Today at the 7th Annual Human Amyloid Imaging conference held in Miami, Florida, researchers announced the selection of Lilly’s monoclonal antibody solanezumab as the first therapeutic drug to be evaluated in the Anti-amyloid Treatment in Asymptomatic Alzheimer’s Disease (A4) prevention clinical trial. This is the first time investigators will test an Aβ-clearing drug in older people thought to be in the pre-symptomatic stage of Alzheimer’s. The trial will enroll 1,000 people 70 and older with evidence of amyloid in their brains, but who do not show clinical symptoms of the disease.
“We carefully considered a number of promising anti-amyloid treatments for the A4 trial over the past six months,” said Reisa Sperling, Brigham and Women’s Hospital, who is principal investigator for the A4 trial. “Our committee ultimately reached the decision that solanezumab was the best choice for this first trial in asymptomatic people at high risk for cognitive decline.”
The A4 trial has been highly anticipated by the field at large. Intended to bridge the gap between trials for autosomal-dominant and sporadic AD, it complements the otherwise similar DIAN and API secondary prevention initiatives in people who are genetically destined to develop AD. A4 will not select for people who are at elevated genetic risk, but will enroll people who have the same preclinical biomarker changes observed in longitudinal studies of genetic and sporadic preclinical populations. The trial is funded by the National Institutes of Health and by private sector contributions.

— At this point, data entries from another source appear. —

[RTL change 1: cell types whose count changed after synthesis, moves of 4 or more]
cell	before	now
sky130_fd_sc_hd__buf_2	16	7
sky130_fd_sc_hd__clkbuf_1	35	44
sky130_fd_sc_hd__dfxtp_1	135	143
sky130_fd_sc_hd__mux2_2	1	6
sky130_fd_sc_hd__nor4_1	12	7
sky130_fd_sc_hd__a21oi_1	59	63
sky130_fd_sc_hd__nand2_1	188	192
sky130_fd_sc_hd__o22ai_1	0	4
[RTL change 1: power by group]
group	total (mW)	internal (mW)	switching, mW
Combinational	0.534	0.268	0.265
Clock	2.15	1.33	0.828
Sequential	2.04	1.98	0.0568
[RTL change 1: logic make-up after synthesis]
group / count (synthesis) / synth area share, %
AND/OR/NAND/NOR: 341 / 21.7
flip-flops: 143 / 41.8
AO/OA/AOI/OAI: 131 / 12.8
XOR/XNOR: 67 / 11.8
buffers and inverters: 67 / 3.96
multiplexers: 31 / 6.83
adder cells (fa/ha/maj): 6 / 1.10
File: config.mk
export PLATFORM = sky130hd
export DESIGN_NAME = riscv_mem_req
export DESIGN_NICKNAME = d
export VERILOG_FILES = /design/src/rtl/riscv_mem_req.sv
export SDC_FILE = /design/constraint.sdc
export NUM_CORES = 1
export LEC_CHECK = 0
export BUFFER_PORTS_ARGS = -buffer_cell sky130_fd_sc_hd__buf_2
export CAP_MARGIN = 20
export CELL_PAD_IN_SITES_DETAIL_PLACEMENT = 1
export CELL_PAD_IN_SITES_GLOBAL_PLACEMENT = 2
export CORE_MARGIN = 2
export CORE_UTILIZATION = 31
export DETAILED_ROUTE_END_ITERATION = 16
export PLACE_DENSITY = 0.82
export SLEW_MARGIN = 30
export SYNTH_ARGS = -nofsm -noshare
export SYNTH_HDL_FRONTEND = slang
export SYNTH_SLANG_ARGS = --single-unit
File: constraint.sdc
create_clock -name clk_i -period 5.3 [get_ports clk_i]
set_input_delay 0 -clock clk_i [delete_from_list [all_inputs] [get_ports clk_i]]
set_output_delay 0 -clock clk_i [all_outputs]
set_load 0.01 [all_outputs]
**src/rtl/mem_bus_arbiter.sv**
```systemverilog
// Two-master round-robin arbiter and phase sequencer for the shared 8-bit multiplexed memory bus.
// Outputs are registers loaded from the next-state decode, so each bus phase lines up with its FSM state.
module mem_bus_arbiter #(
    parameter int unsigned WAIT_CYCLES = 1
) (
    input  logic       clk,
    input  logic       rst,
    input  logic       m0_req,
    input  logic       m0_rw,
    input  logic [7:0] m0_addr,
    input  logic [7:0] m0_wdata,
    output logic       m0_ack,
    output logic [7:0] m0_rdata,
    input  logic       m1_req,
    input  logic       m1_rw,
    input  logic [7:0] m1_addr,
    input  logic [7:0] m1_wdata,
    output logic       m1_ack,
    output logic [7:0] m1_rdata,
    output logic       bus_ale,
    output logic       bus_en,
    output logic       bus_rw,
    output logic [7:0] bus_ad_out,
    output logic       bus_ad_oe,
    input  logic [7:0] bus_ad_in,
    output logic       busy,
    output logic       owner
);
    typedef enum logic [1:0] {
        ST_IDLE = 2'd0,
        ST_ADDR = 2'd1,
        ST_DATA = 2'd2,
        ST_DONE = 2'd3
    } state_t;

    localparam logic [2:0] LAST_CNT = 3'(WAIT_CYCLES);

    state_t     state_r, state_s;
    logic [2:0] cnt_r, cnt_s;
    logic       last_r, last_s;
    logic       owner_r, owner_s;
    logic       grant_s;
    logic       rw_r, rw_s;
    logic [7:0] addr_r, addr_s;
    logic [7:0] wdata_r, wdata_s;
    logic [7:0] rdata0_r, rdata0_s;
    logic [7:0] rdata1_r, rdata1_s;
    logic       ack0_r, ack0_s;
    logic       ack1_r, ack1_s;
    logic       ale_r, ale_s;
    logic       en_r, en_s;
    logic       bus_rw_r, bus_rw_s;
    logic [7:0] ad_out_r, ad_out_s;
    logic       oe_r, oe_s;
    logic       busy_r, busy_s;

    // Next-state, grant selection and next-cycle bus/ack values
    always_comb begin
        state_s  = state_r;
        cnt_s    = cnt_r;
        last_s   = last_r;
        owner_s  = owner_r;
        grant_s  = 1'b0;
        rw_s     = rw_r;
        addr_s   = addr_r;
        wdata_s  = wdata_r;
        rdata0_s = rdata0_r;
        rdata1_s = rdata1_r;
        ack0_s   = 1'b0;
        ack1_s   = 1'b0;
        ale_s    = 1'b0;
        en_s     = 1'b0;
        bus_rw_s = 1'b1;
        ad_out_s = 8'h00;
        oe_s     = 1'b0;
        busy_s   = 1'b0;
        case (state_r)
            ST_IDLE: begin
                // last only moves on contention; a lone requester wins outright
                if (m0_req && m1_req) begin
                    grant_s = ~last_r;
                    last_s  = ~last_r;
                end else if (m1_req) begin
                    grant_s = 1'b1;
                end else begin
                    grant_s = 1'b0;
                end
                if (m0_req || m1_req) begin
                    state_s  = ST_ADDR;
                    owner_s  = grant_s;
                    rw_s     = grant_s ? m1_rw    : m0_rw;
                    addr_s   = grant_s ? m1_addr  : m0_addr;
                    wdata_s  = grant_s ? m1_wdata : m0_wdata;
                    ale_s    = 1'b1;
                    bus_rw_s = rw_s;
                    ad_out_s = addr_s;
                    oe_s     = 1'b1;
                    busy_s   = 1'b1;
                end else begin
                    state_s = ST_IDLE;
                end
            end
            ST_ADDR: begin
                state_s  = ST_DATA;
                cnt_s    = 3'd0;
                en_s     = 1'b1;
                bus_rw_s = rw_r;
                oe_s     = ~rw_r;
                ad_out_s = rw_r ? 8'h00 : wdata_r;
                busy_s   = 1'b1;
            end
            ST_DATA: begin
                busy_s = 1'b1;
                if (cnt_r == LAST_CNT) begin
                    state_s = ST_DONE;
                    if (rw_r && owner_r) begin
                        rdata1_s = bus_ad_in;
                    end else if (rw_r) begin
                        rdata0_s = bus_ad_in;
                    end else begin
                        rdata0_s = rdata0_r;
                    end
                    ack0_s = ~owner_r;
                    ack1_s = owner_r;
                end else begin
                    cnt_s    = cnt_r + 3'd1;
                    en_s     = 1'b1;
                    bus_rw_s = rw_r;
                    oe_s     = ~rw_r;
                    ad_out_s = rw_r ? 8'h00 : wdata_r;
                end
            end
            ST_DONE: begin
                state_s = ST_IDLE;
            end
            default: begin
                state_s = ST_IDLE;
            end
        endcase
    end

    // State, latched transaction fields and registered outputs
    always_ff @(posedge clk) begin
        if (!rst) begin
            state_r  <= ST_IDLE;
            cnt_r    <= 3'd0;
            last_r   <= 1'b1;
            owner_r  <= 1'b0;
            rw_r     <= 1'b1;
            addr_r   <= 8'h00;
            wdata_r  <= 8'h00;
            rdata0_r <= 8'h00;
            rdata1_r <= 8'h00;
            ack0_r   <= 1'b0;
            ack1_r   <= 1'b0;
            ale_r    <= 1'b0;
            en_r     <= 1'b0;
            bus_rw_r <= 1'b1;
            ad_out_r <= 8'h00;
            oe_r     <= 1'b0;
            busy_r   <= 1'b0;
        end else begin
            state_r  <= state_s;
            cnt_r    <= cnt_s;
            last_r   <= last_s;
            owner_r  <= owner_s;
            rw_r     <= rw_s;
            addr_r   <= addr_s;
            wdata_r  <= wdata_s;
            rdata0_r <= rdata0_s;
            rdata1_r <= rdata1_s;
            ack0_r   <= ack0_s;
            ack1_r   <= ack1_s;
            ale_r    <= ale_s;
            en_r     <= en_s;
            bus_rw_r <= bus_rw_s;
            ad_out_r <= ad_out_s;
            oe_r     <= oe_s;
            busy_r   <= busy_s;
        end
    end

    assign m0_ack     = ack0_r;
    assign m1_ack     = ack1_r;
    assign m0_rdata   = rdata0_r;
    assign m1_rdata   = rdata1_r;
    assign bus_ale    = ale_r;
    assign bus_en     = en_r;
    assign bus_rw     = bus_rw_r;
    assign bus_ad_out = ad_out_r;
    assign bus_ad_oe  = oe_r;
    assign busy       = busy_r;
    assign owner      = owner_r;
endmodule

```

“This trial is going to be incredibly important,” said Gil Rabinovici, University of California, San Francisco. “The preventive trials in autosomal-dominant AD are interesting as proof of concept, but even if the results are positive, the question will remain open about how generalizable the results are to sporadic AD. A4 is going to target the much more common population—older amyloid-positive people who we think are at risk for cognitive decline."

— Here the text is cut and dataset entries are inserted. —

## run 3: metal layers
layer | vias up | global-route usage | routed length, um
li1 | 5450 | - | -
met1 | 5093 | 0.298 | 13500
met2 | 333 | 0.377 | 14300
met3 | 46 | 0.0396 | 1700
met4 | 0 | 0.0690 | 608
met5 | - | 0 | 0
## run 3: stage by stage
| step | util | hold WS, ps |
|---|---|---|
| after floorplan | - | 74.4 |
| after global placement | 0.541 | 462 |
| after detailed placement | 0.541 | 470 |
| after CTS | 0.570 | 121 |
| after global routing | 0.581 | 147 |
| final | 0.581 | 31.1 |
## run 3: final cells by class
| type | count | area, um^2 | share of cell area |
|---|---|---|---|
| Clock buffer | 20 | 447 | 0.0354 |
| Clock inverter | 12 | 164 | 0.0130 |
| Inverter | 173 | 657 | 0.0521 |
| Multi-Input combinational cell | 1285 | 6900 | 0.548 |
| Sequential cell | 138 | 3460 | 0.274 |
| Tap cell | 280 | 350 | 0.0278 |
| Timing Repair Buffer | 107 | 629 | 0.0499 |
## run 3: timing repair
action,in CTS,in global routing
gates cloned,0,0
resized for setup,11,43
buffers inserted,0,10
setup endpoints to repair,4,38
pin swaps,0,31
===== src/rtl/tdm_demux4_rx.sv =====
// tdm_demux4_rx: receive side of a LANES-slot time-division link.
// Rebuilds the parallel word from one bit per strobe, tracks frame sync and
// hands completed words to a one-entry valid/ready output buffer.
//
// state   | meaning
// --------+--------------------------------------------------------------
// HUNT    | waiting for a strobe with frame_in to mark slot 0
// COLLECT | frame in progress; slot_q is the next slot to be written
module tdm_demux4_rx #(
    parameter int LANES = 4,                 // must be >= 2
    parameter int SEL_W = $clog2(LANES)
) (
    input  logic             clock_in,
    input  logic             reset_in,
    input  logic             serial_in,
    input  logic             strobe_in,
    input  logic             frame_in,
    output logic [SEL_W-1:0] sel_out,
    output logic [LANES-1:0] data_out,
    output logic             valid_out,
    input  logic             ready_in,
    output logic             frame_err_out,
    output logic             overrun_out
);

    typedef enum logic {
        S_HUNT    = 1'b0,
        S_COLLECT = 1'b1
    } state_t;

    localparam logic [SEL_W-1:0] LAST_SLOT = SEL_W'(LANES - 1);
    localparam logic [SEL_W-1:0] SLOT_ONE  = SEL_W'(1);

    state_t             state_q, state_d;
    logic [SEL_W-1:0]   slot_q, slot_d;
    logic [LANES-1:0]   asm_q, asm_d;
    logic [LANES-1:0]   data_q, data_d;
    logic               valid_q, valid_d;
    logic               frame_err_q, frame_err_d;
    logic               overrun_q, overrun_d;
    logic               complete;

    // Next-state: frame tracking, slot assembly and output buffer handoff.
    always_comb begin
        state_d     = state_q;
        slot_d      = slot_q;
        asm_d       = asm_q;
        data_d      = data_q;
        valid_d     = valid_q;
        frame_err_d = 1'b0;
        overrun_d   = 1'b0;
        complete    = 1'b0;

        if (strobe_in) begin
            case (state_q)
                S_HUNT: begin
                    // Bits before the first frame marker are discarded.
                    if (frame_in) begin
                        asm_d    = '0;
                        asm_d[0] = serial_in;
                        slot_d   = SLOT_ONE;
                        state_d  = S_COLLECT;
                    end
                end
                S_COLLECT: begin
                    if (frame_in) begin
                        // Early marker: abandon the partial word and resync.
                        frame_err_d = 1'b1;
                        asm_d       = '0;
                        asm_d[0]    = serial_in;
                        slot_d      = SLOT_ONE;
                    end else begin
                        asm_d[slot_q] = serial_in;
                        if (slot_q == LAST_SLOT) begin
                            complete = 1'b1;
                            slot_d   = '0;
                            state_d  = S_HUNT;
                        end else begin
                            slot_d = slot_q + SLOT_ONE;
                        end
                    end
                end
                default: state_d = S_HUNT;
            endcase
        end

        // A completed word only displaces the buffered one if it is consumed
        // in the same cycle; otherwise the new word is the one dropped.
        if (complete) begin
            if (!valid_q || ready_in) begin
                data_d  = asm_d;
                valid_d = 1'b1;
            end else begin
                overrun_d = 1'b1;
            end
        end else if (valid_q && ready_in) begin
            valid_d = 1'b0;
        end
    end

    // State and output registers; reset drops any partial frame.
    always_ff @(posedge clock_in or posedge reset_in) begin
        if (reset_in) begin
            state_q     <= S_HUNT;
            slot_q      <= '0;
            asm_q       <= '0;
            data_q      <= '0;
            valid_q     <= 1'b0;
            frame_err_q <= 1'b0;
            overrun_q   <= 1'b0;
        end else begin
            state_q     <= state_d;
            slot_q      <= slot_d;
            asm_q       <= asm_d;
            data_q      <= data_d;
            valid_q     <= valid_d;
            frame_err_q <= frame_err_d;
            overrun_q   <= overrun_d;
        end
    end

    assign sel_out       = slot_q;
    assign data_out      = data_q;
    assign valid_out     = valid_q;
    assign frame_err_out = frame_err_q;
    assign overrun_out   = overrun_q;

endmodule
`src/rtl/multicycle_control.sv`:
```
`default_nettype none
// ============================================================================
// Module   : multicycle_control
// Brief    : Multi-cycle RV32I control FSM (FETCH/DECODE/EXEC/MEM/WB/TRAP)
//            driving a shared-ALU, single-memory datapath.
// Revision : 1.0 - initial release
// ============================================================================
module multicycle_control #(
    parameter int MEM_TIMEOUT   = 16,
    parameter int ENABLE_SYSTEM = 1
) (
    input  logic       iClk,
    input  logic       iRst,
    input  logic [6:0] iOpcode,
    input  logic       iMemAck,
    input  logic       iTrapClr,
    output logic       oMemReq,
    output logic       oMemRd,
    output logic       oMemWr,
    output logic       oIrWrite,
    output logic       oPcWrite,
    output logic       oPcSrc,
    output logic [2:0] oAluOp,
    output logic       oAluSrc1,
    output logic       oAluSrc2,
    output logic       oLui,
    output logic       oMemtoReg,
    output logic       oRegWrite,
    output logic       oBranch,
    output logic       oJump,
    output logic       oIllegal,
    output logic       oBusErr,
    output logic       oEcall,
    output logic [2:0] oState
);

    localparam logic [6:0] c_opRType  = 7'b0110011;
    localparam logic [6:0] c_opIType  = 7'b0010011;
    localparam logic [6:0] c_opLoad   = 7'b0000011;
    localparam logic [6:0] c_opStore  = 7'b0100011;
    localparam logic [6:0] c_opBranch = 7'b1100011;
    localparam logic [6:0] c_opLui    = 7'b0110111;
    localparam logic [6:0] c_opAuipc  = 7'b0010111;
    localparam logic [6:0] c_opJal    = 7'b1101111;
    localparam logic [6:0] c_opJalr   = 7'b1100111;
    localparam logic [6:0] c_opSystem = 7'b1110011;

    localparam logic [2:0] c_aluAdd    = 3'b000;
    localparam logic [2:0] c_aluBranch = 3'b001;
    localparam logic [2:0] c_aluRType  = 3'b010;
    localparam logic [2:0] c_aluIType  = 3'b011;

    localparam int c_cntWidth = (MEM_TIMEOUT > 1) ? $clog2(MEM_TIMEOUT) : 1;
    localparam logic [c_cntWidth-1:0] c_waitLast =
        c_cntWidth'((MEM_TIMEOUT > 0) ? (MEM_TIMEOUT - 1) : 0);

    typedef enum logic [2:0] {
        stFetch  = 3'd0,
        stDecode = 3'd1,
        stExec   = 3'd2,
        stMem    = 3'd3,
        stWb     = 3'd4,
        stTrap   = 3'd5
    } state_t;

    state_t                r_state;
    state_t                w_nextState;
    logic [6:0]            r_opcode;
    logic [c_cntWidth-1:0] r_waitCnt;
    logic [c_cntWidth-1:0] w_waitNext;
    logic                  r_illegal;
    logic                  r_busErr;
    logic                  r_ecall;
    logic                  w_setIllegal;
    logic                  w_setBusErr;
    logic                  w_setEcall;
    logic                  w_waitExpired;
    logic                  w_inKnown;
    logic                  w_inSystem;
    logic                  w_isLoad;
    logic                  w_isStore;
    logic                  w_isBranch;
    logic                  w_isJump;

    // Opcode classes: incoming opcode for the DECODE decision, latched one afterwards
    assign w_inKnown = (iOpcode == c_opRType)  || (iOpcode == c_opIType) ||
                       (iOpcode == c_opLoad)   || (iOpcode == c_opStore) ||
                       (iOpcode == c_opBranch) || (iOpcode == c_opLui)   ||
                       (iOpcode == c_opAuipc)  || (iOpcode == c_opJal)   ||
                       (iOpcode == c_opJalr);
    assign w_inSystem = (ENABLE_SYSTEM != 0) && (iOpcode == c_opSystem);

    assign w_isLoad   = (r_opcode == c_opLoad);
    assign w_isStore  = (r_opcode == c_opStore);
    assign w_isBranch = (r_opcode == c_opBranch);
    assign w_isJump   = (r_opcode == c_opJal) || (r_opcode == c_opJalr);

    generate
        if (MEM_TIMEOUT != 0) begin : g_timeout
            assign w_waitExpired = (r_waitCnt == c_waitLast);
        end else begin : g_noTimeout
            assign w_waitExpired = 1'b0;
        end
    endgenerate

    always_comb begin
        w_nextState  = r_state;
        w_setIllegal = 1'b0;
        w_setBusErr  = 1'b0;
        w_setEcall   = 1'b0;
        unique case (r_state)
            stFetch: begin
                // An ack on the final allowed cycle beats the timeout
                if (iMemAck) begin
                    w_nextState = stDecode;
                end else if (w_waitExpired) begin
                    w_nextState = stTrap;
                    w_setBusErr = 1'b1;
                end
            end
            stDecode: begin
                if (w_inKnown) begin
                    w_nextState = stExec;
                end else if (w_inSystem) begin
                    w_nextState = stTrap;
                    w_setEcall  = 1'b1;
                end else begin
                    w_nextState  = stTrap;
                    w_setIllegal = 1'b1;
                end
            end
            stExec: begin
                if (w_isLoad || w_isStore) begin
                    w_nextState = stMem;
                end else if (w_isBranch) begin
                    w_nextState = stFetch;
                end else begin
                    w_nextState = stWb;
                end
            end
            stMem: begin
                if (iMemAck) begin
                    w_nextState = w_isLoad ? stWb : stFetch;
                end else if (w_waitExpired) begin
                    w_nextState = stTrap;
                    w_setBusErr = 1'b1;
                end
            end
            stWb: begin
                w_nextState = stFetch;
            end
            stTrap: begin
                if (iTrapClr) begin
                    w_nextState = stFetch;
                end
            end
            default: begin
                w_nextState = stFetch;
            end
        endcase
    end

    // Wait counter runs only while parked in a memory phase
    assign w_waitNext = ((w_nextState == r_state) &&
                         ((r_state == stFetch) || (r_state == stMem)))
                        ? (r_waitCnt + 1'b1) : '0;

    always_ff @(posedge iClk) begin
        if (iRst) begin
            r_state   <= stFetch;
            r_opcode  <= '0;
            r_waitCnt <= '0;
            r_illegal <= 1'b0;
            r_busErr  <= 1'b0;
            r_ecall   <= 1'b0;
        end else begin
            r_state   <= w_nextState;
            r_waitCnt <= w_waitNext;
            if (r_state == stDecode) begin
                r_opcode <= iOpcode;
            end
            if ((r_state == stTrap) && iTrapClr) begin
                r_illegal <= 1'b0;
                r_busErr  <= 1'b0;
                r_ecall   <= 1'b0;
            end else begin
                r_illegal <= r_illegal | w_setIllegal;
                r_busErr  <= r_busErr  | w_setBusErr;
                r_ecall   <= r_ecall   | w_setEcall;
            end
        end
    end

    always_comb begin
        oMemReq   = 1'b0;
        oMemRd    = 1'b0;
        oMemWr    = 1'b0;
        oIrWrite  = 1'b0;
        oPcWrite  = 1'b0;
        oPcSrc    = 1'b0;
        oAluOp    = c_aluAdd;
        oAluSrc1  = 1'b0;
        oAluSrc2  = 1'b0;
        oLui      = 1'b0;
        oMemtoReg = 1'b0;
        oRegWrite = 1'b0;
        oBranch   = 1'b0;
        oJump     = 1'b0;
        unique case (r_state)
            stFetch: begin
                oMemReq  = 1'b1;
                oMemRd   = 1'b1;
                oIrWrite = iMemAck;
                oPcWrite = iMemAck;
            end
            stExec: begin
                unique case (r_opcode)
                    c_opRType: oAluOp = c_aluRType;
                    c_opIType: begin
                        oAluOp   = c_aluIType;
                        oAluSrc2 = 1'b1;
                    end
                    c_opLoad, c_opStore: oAluSrc2 = 1'b1;
                    c_opBranch: begin
                        oAluOp   = c_aluBranch;
                        oBranch  = 1'b1;
                        oPcSrc   = 1'b1;
                        oPcWrite = 1'b1;
                    end
                    c_opLui: begin
                        oLui     = 1'b1;
                        oAluSrc2 = 1'b1;
                    end
                    c_opAuipc: begin
                        oAluSrc1 = 1'b1;
                        oAluSrc2 = 1'b1;
                    end
                    c_opJal: begin
                        oAluSrc1 = 1'b1;
                        oAluSrc2 = 1'b1;
                        oJump    = 1'b1;
                    end
                    c_opJalr: begin
                        oAluSrc2 = 1'b1;
                        oJump    = 1'b1;
                    end
                    default: begin
                        oAluOp = c_aluAdd;
                    end
                endcase
            end
            stMem: begin
                oMemReq  = 1'b1;
                oMemRd   = w_isLoad;
                oMemWr   = w_isStore;
                oAluSrc2 = 1'b1;
            end
            stWb: begin
                // Jumps write the link and redirect the PC in this same cycle
                oRegWrite = 1'b1;
                oMemtoReg = w_isLoad;
                oJump     = w_isJump;
                oPcSrc    = w_isJump;
                oPcWrite  = w_isJump;
            end
            default: begin
                oMemReq = 1'b0;
            end
        endcase
    end

    assign oIllegal = r_illegal;
    assign oBusErr  = r_busErr;
    assign oEcall   = r_ecall;
    assign oState   = r_state;

endmodule
`default_nettype wire

```
`config.mk`:
```
export PLATFORM = sky130hd
export DESIGN_NAME = multicycle_control
export DESIGN_NICKNAME = d
export VERILOG_FILES = /design/src/rtl/multicycle_control.sv
export SDC_FILE = /design/constraint.sdc
export NUM_CORES = 1
export LEC_CHECK = 0
export CORE_MARGIN = 5
export CORE_UTILIZATION = 45
export DETAILED_ROUTE_END_ITERATION = 8
export PLACE_DENSITY_LB_ADDON = 0.2
export SLEW_MARGIN = 40
export SYNTH_ARGS = -nofsm -noshare
export SYNTH_HDL_FRONTEND = slang
export SYNTH_SLANG_ARGS = --single-unit
```
`constraint.sdc`:
```
create_clock -name iClk -period 2 [get_ports iClk]
set_input_delay 0.4 -clock iClk [delete_from_list [all_inputs] [get_ports iClk]]
set_output_delay 0.4 -clock iClk [all_outputs]
set_load 0.005 [all_outputs]
```
==> results of run 1 <==
## layer usage
layer  vias up  routed length, um  track usage
li1        579                  -            -
met5         -                  0            0
met4         0                 76        0.103
met2        41               1420        0.305
met3         9                192       0.0379
met1       544               1280        0.220
## timing repair
item                                    CTS  global route
cloned                                    0             0
setup buffers                             5             2
gates resized for setup                  32            22
pin swaps                                 6             8
endpoints found under the setup margin   15             9
## Yosys cell counts, types with 2 or more instances
cell type  count  share of area
a211oi_1       2          0.015
a21oi_1        4          0.019
a31oi_1        5          0.030
and2_1         2          0.012
and3_1         3          0.018
buf_2          2         0.0097
buf_4          2          0.015
clkbuf_1       2         0.0073
dfxtp_1       17           0.33
inv_1          6          0.022
mux2i_1        8          0.078
nand2_1       11          0.040
nand2b_1       4          0.024
nand3_1        4          0.019
nor2_1        21          0.077
nor2b_1        4          0.024
nor3_1         2         0.0097
nor4_1         2          0.012
o21a_1         2          0.015
o21ai_0        5          0.024
o21ai_1        2         0.0097
or2_1          2          0.012
or3_1          3          0.018
## layout make-up
type | count | area, sq um
tap | 28 | 35.0
clock buffer | 4 | 26.3
inverter | 6 | 22.5
timing repair buffer | 59 | 489
fill | 160 | 579
multi-input combinational | 105 | 689
sequential | 17 | 349
## registers in the layout (all words and copies together) (netlist names)
name and count:
oState 3, oIllegal 1, r_waitCnt 4, oBusErr 1, oEcall 1, r_opcode 7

Earlier this week, the National Institute on Aging announced partial funding for the three-year A4 trial as part of its funding of the Alzheimer’s Disease Cooperative Study (ADCS) renewal grant (see ARF related news story). Led by Paul Aisen at the University of California, San Diego, the ADCS will facilitate the A4 trial, and the NIA will fund part of its cost.
Why solanezumab? “It has a good safety profile, which is a big deal when giving a drug to clinically normal people," said Sperling, who directs the Harvard Aging Brain Study at the Massachusetts General Hospital and BWH. Sperling was also encouraged by the evidence of a modest clinical benefit in the mild Alzheimer’s disease dementia patients in the Phase 3 trials (see ARF related news story). "Our confidence level in solanezumab grew after the results were confirmed through an independent, academic analysis by the ADCS released in early October,” she told Alzforum. “We hope that starting treatment much earlier in the disease, before symptoms are present, as well as treating for a longer period of time, will slow cognitive decline and ultimately prevent Alzheimer’s disease dementia.” William Jagust, University of California, Berkeley, agreed. “It suggests that if you moved to asymptomatic individuals, you might have an even greater effect,” he said.
The A4 researchers will use florbetapir (Amyvid®) as the PET amyloid tracer to select participants for the trial. Florbetapir is FDA approved for detecting the presence of amyloid in the brains of patients with cognitive impairment who are being evaluated for Alzheimer’s disease and other causes of cognitive decline. Academic centers, including those that will participate in A4, are already set up to use it. Both solanezumab and florbetapir are also being used in an upcoming DIAN treatment trial. Keith Johnson, Massachusetts General Hospital, will lead the PET amyloid imaging aspects of the A4 trial.
“The academic community probably has more experience now with florbetapir than with any other F18 agent,” said Jagust. “There’s also a wealth of data in the academic community using this tracer.”
Christopher Rowe, University of Melbourne, Australia, agreed. “Other tracers are under development that may have higher uptake in amyloid plaques, but they’re not ready for widespread use at this time,” he told Alzforum. “Whether [high uptake] is important for detecting change in amyloid with therapy is not clear, but theoretically, you would expect those [tracers] to be slightly more sensitive at detecting a therapeutic effect on amyloid load," he said.
The solanezumab decision was made a bit easier as researchers have come to acknowledge the A4 trial as the first in a series of preventative trials that may include different anti-amyloid therapies, said Sperling. “We have evolved from thinking of A4 as a single trial to thinking of it as a platform from which we will be able to test multiple drugs over time,” she said. Each trial will inform researchers about how to recruit subjects, conduct studies, and who best responds to treatments. “All of this will inform future trials,” Sperling said.—Gabrielle Strobel and Gwyneth Dickey Zakaib.